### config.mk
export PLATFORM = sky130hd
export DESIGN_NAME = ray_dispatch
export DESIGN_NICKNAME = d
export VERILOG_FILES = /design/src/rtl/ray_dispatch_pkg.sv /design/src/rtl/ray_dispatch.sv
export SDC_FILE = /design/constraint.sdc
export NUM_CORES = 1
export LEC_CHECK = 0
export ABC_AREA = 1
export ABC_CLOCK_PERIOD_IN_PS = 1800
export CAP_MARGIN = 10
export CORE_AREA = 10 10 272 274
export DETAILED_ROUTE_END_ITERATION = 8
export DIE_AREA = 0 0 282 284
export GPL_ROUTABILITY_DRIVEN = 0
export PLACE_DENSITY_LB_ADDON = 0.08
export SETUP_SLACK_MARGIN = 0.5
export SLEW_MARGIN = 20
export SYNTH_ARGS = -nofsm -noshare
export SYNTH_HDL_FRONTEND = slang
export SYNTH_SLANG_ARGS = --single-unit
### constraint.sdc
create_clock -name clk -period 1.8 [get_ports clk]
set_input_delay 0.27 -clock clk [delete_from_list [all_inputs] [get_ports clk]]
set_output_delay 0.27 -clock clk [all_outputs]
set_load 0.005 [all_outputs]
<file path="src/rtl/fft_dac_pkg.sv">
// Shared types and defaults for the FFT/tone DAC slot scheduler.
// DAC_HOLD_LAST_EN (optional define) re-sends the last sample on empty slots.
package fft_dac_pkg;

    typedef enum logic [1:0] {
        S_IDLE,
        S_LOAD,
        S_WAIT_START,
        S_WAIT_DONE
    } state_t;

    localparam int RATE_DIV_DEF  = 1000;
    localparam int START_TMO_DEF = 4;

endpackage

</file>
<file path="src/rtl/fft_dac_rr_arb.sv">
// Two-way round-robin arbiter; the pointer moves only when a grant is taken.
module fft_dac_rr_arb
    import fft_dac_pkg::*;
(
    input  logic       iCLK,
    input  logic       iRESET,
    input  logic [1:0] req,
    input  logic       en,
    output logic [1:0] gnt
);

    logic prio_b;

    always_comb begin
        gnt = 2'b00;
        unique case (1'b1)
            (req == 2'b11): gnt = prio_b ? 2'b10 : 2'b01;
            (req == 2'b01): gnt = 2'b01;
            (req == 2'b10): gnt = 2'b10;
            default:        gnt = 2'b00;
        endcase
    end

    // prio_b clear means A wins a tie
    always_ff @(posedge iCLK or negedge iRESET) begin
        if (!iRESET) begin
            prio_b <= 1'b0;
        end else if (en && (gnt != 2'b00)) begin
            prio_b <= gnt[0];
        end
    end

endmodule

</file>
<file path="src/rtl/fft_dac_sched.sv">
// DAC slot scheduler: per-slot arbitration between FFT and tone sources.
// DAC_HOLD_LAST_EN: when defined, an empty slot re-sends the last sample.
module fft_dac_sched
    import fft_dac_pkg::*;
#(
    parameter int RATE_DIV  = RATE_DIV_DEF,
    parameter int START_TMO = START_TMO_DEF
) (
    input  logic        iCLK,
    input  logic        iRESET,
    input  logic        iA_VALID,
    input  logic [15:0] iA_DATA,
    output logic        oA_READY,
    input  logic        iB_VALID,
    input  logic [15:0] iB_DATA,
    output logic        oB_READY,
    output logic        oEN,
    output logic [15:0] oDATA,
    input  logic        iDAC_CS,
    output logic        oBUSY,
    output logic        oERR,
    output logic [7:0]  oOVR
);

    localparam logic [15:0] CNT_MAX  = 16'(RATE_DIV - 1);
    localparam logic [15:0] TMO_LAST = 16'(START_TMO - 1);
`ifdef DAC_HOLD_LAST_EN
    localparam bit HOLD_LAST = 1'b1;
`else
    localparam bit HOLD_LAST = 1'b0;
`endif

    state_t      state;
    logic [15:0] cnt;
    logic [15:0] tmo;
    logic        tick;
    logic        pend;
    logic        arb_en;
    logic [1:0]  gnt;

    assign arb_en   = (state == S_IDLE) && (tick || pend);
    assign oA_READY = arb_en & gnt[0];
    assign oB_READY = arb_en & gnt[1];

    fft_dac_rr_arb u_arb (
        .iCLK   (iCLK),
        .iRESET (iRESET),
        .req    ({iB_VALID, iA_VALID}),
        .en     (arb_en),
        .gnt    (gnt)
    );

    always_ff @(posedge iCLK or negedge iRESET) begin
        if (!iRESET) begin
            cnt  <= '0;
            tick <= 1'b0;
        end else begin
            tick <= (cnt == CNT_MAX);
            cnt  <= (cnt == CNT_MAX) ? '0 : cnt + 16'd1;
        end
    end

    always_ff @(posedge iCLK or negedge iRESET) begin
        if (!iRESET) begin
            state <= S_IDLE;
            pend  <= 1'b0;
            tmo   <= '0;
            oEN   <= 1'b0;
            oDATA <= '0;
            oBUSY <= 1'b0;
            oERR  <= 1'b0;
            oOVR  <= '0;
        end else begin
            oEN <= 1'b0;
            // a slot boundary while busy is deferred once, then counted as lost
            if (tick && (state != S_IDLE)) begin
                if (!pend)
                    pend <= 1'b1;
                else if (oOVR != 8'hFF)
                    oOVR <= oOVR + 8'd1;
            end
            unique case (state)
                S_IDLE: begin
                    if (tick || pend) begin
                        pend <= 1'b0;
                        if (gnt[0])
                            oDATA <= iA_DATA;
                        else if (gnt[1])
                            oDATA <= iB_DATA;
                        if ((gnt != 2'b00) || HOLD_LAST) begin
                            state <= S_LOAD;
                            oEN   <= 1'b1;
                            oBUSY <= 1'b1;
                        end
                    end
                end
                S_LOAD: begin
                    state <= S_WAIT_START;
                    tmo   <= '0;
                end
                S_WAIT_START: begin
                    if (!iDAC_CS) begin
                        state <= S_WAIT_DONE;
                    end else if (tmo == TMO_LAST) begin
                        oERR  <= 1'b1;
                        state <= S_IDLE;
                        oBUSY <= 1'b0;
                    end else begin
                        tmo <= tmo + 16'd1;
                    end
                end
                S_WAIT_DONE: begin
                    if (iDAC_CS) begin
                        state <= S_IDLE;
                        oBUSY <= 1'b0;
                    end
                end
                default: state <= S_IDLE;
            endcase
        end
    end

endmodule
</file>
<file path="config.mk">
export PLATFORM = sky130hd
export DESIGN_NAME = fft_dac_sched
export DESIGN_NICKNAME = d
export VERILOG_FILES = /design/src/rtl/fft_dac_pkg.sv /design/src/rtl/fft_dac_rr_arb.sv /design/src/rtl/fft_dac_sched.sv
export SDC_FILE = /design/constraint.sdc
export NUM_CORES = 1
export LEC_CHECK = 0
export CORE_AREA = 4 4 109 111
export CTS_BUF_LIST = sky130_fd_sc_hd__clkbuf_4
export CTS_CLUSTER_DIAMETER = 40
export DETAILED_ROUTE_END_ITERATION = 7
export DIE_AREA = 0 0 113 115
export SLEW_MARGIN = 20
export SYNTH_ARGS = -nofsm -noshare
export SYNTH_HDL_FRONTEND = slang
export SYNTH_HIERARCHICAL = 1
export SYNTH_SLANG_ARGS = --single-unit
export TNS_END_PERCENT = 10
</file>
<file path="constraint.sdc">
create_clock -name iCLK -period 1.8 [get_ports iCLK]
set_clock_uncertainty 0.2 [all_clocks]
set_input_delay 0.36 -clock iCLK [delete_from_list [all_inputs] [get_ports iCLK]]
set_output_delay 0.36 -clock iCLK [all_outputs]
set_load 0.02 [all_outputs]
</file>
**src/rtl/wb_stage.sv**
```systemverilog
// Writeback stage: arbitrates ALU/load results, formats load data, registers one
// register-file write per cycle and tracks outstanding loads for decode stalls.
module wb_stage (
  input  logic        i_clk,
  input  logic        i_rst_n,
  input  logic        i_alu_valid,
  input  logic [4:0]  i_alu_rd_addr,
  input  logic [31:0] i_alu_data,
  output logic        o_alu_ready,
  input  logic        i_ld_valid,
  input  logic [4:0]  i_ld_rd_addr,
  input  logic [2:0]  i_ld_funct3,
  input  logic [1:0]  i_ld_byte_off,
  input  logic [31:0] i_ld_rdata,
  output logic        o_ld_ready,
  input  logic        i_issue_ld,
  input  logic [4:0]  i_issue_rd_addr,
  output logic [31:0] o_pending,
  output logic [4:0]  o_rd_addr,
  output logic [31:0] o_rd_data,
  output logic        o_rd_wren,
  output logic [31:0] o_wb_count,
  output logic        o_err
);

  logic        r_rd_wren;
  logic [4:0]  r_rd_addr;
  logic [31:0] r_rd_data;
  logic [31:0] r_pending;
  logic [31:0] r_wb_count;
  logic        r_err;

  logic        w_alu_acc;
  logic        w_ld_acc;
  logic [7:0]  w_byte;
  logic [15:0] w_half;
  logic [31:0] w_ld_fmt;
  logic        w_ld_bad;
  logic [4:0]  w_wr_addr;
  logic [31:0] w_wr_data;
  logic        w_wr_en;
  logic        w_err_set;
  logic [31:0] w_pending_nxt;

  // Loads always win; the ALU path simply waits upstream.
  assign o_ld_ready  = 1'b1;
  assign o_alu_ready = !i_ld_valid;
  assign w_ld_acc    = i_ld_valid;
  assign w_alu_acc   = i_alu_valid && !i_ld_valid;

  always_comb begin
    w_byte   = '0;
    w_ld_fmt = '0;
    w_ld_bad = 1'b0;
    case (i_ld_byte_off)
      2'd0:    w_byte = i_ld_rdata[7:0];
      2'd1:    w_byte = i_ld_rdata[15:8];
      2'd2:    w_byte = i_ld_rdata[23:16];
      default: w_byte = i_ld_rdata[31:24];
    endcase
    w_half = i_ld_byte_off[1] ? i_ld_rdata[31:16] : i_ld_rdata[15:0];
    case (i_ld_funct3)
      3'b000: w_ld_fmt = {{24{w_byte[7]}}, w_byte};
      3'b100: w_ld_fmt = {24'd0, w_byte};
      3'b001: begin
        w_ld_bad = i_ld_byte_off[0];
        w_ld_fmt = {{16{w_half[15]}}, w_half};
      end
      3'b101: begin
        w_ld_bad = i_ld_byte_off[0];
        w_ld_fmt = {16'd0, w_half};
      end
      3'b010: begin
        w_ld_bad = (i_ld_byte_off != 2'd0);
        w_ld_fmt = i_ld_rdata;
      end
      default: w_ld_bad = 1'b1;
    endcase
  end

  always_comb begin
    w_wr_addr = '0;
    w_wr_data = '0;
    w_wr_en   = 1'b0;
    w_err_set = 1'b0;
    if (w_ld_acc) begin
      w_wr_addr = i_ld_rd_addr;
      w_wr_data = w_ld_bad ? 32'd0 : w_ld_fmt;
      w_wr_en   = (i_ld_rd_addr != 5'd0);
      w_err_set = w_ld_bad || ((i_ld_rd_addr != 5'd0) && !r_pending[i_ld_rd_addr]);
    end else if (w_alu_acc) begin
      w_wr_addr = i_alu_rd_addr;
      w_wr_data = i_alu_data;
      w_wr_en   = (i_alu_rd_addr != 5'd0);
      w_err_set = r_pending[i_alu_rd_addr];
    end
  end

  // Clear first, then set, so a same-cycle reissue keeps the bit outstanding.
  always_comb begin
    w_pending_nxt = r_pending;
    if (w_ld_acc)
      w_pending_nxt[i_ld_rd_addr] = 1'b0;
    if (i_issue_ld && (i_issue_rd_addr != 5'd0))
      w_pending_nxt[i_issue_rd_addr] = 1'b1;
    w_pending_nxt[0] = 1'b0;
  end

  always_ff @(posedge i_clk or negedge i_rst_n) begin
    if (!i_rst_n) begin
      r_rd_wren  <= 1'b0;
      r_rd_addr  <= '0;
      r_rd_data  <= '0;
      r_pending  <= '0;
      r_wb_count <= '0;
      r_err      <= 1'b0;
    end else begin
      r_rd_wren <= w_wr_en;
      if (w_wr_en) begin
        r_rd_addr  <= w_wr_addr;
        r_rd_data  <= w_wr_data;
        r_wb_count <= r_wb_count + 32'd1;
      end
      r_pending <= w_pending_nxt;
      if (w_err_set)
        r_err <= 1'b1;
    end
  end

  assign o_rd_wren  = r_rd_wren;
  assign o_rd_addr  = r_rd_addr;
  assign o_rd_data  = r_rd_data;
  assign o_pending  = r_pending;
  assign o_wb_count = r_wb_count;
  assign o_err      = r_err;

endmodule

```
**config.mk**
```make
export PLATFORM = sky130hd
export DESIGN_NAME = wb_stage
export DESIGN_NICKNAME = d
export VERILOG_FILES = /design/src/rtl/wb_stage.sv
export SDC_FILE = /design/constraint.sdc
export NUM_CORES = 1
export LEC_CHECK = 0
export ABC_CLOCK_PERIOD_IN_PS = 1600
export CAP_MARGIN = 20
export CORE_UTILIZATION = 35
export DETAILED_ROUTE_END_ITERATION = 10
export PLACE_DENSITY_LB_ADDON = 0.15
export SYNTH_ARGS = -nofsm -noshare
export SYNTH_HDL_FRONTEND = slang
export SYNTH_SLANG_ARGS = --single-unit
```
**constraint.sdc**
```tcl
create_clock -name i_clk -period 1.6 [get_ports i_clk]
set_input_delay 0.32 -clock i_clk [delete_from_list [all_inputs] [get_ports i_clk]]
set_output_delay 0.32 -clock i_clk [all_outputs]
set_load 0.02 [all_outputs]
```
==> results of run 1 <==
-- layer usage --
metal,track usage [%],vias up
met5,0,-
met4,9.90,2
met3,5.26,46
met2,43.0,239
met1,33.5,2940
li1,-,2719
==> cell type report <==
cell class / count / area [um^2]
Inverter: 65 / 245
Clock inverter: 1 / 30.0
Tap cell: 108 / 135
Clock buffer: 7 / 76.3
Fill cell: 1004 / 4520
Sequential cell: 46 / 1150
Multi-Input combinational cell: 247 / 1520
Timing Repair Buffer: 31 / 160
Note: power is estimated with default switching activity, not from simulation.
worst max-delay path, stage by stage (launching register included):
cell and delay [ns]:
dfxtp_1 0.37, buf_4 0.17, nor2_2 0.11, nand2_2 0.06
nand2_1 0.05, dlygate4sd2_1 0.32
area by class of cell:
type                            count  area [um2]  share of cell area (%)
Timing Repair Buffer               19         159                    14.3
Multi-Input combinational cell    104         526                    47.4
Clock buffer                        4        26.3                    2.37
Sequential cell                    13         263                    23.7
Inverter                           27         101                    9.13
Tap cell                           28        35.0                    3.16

☆ ☆ ☆

**PROBLEM**
From the records above, copy every line that holds the word "usage".

**ANSWER TO THIS EXERCISE**
-- layer usage --
metal,track usage [%],vias up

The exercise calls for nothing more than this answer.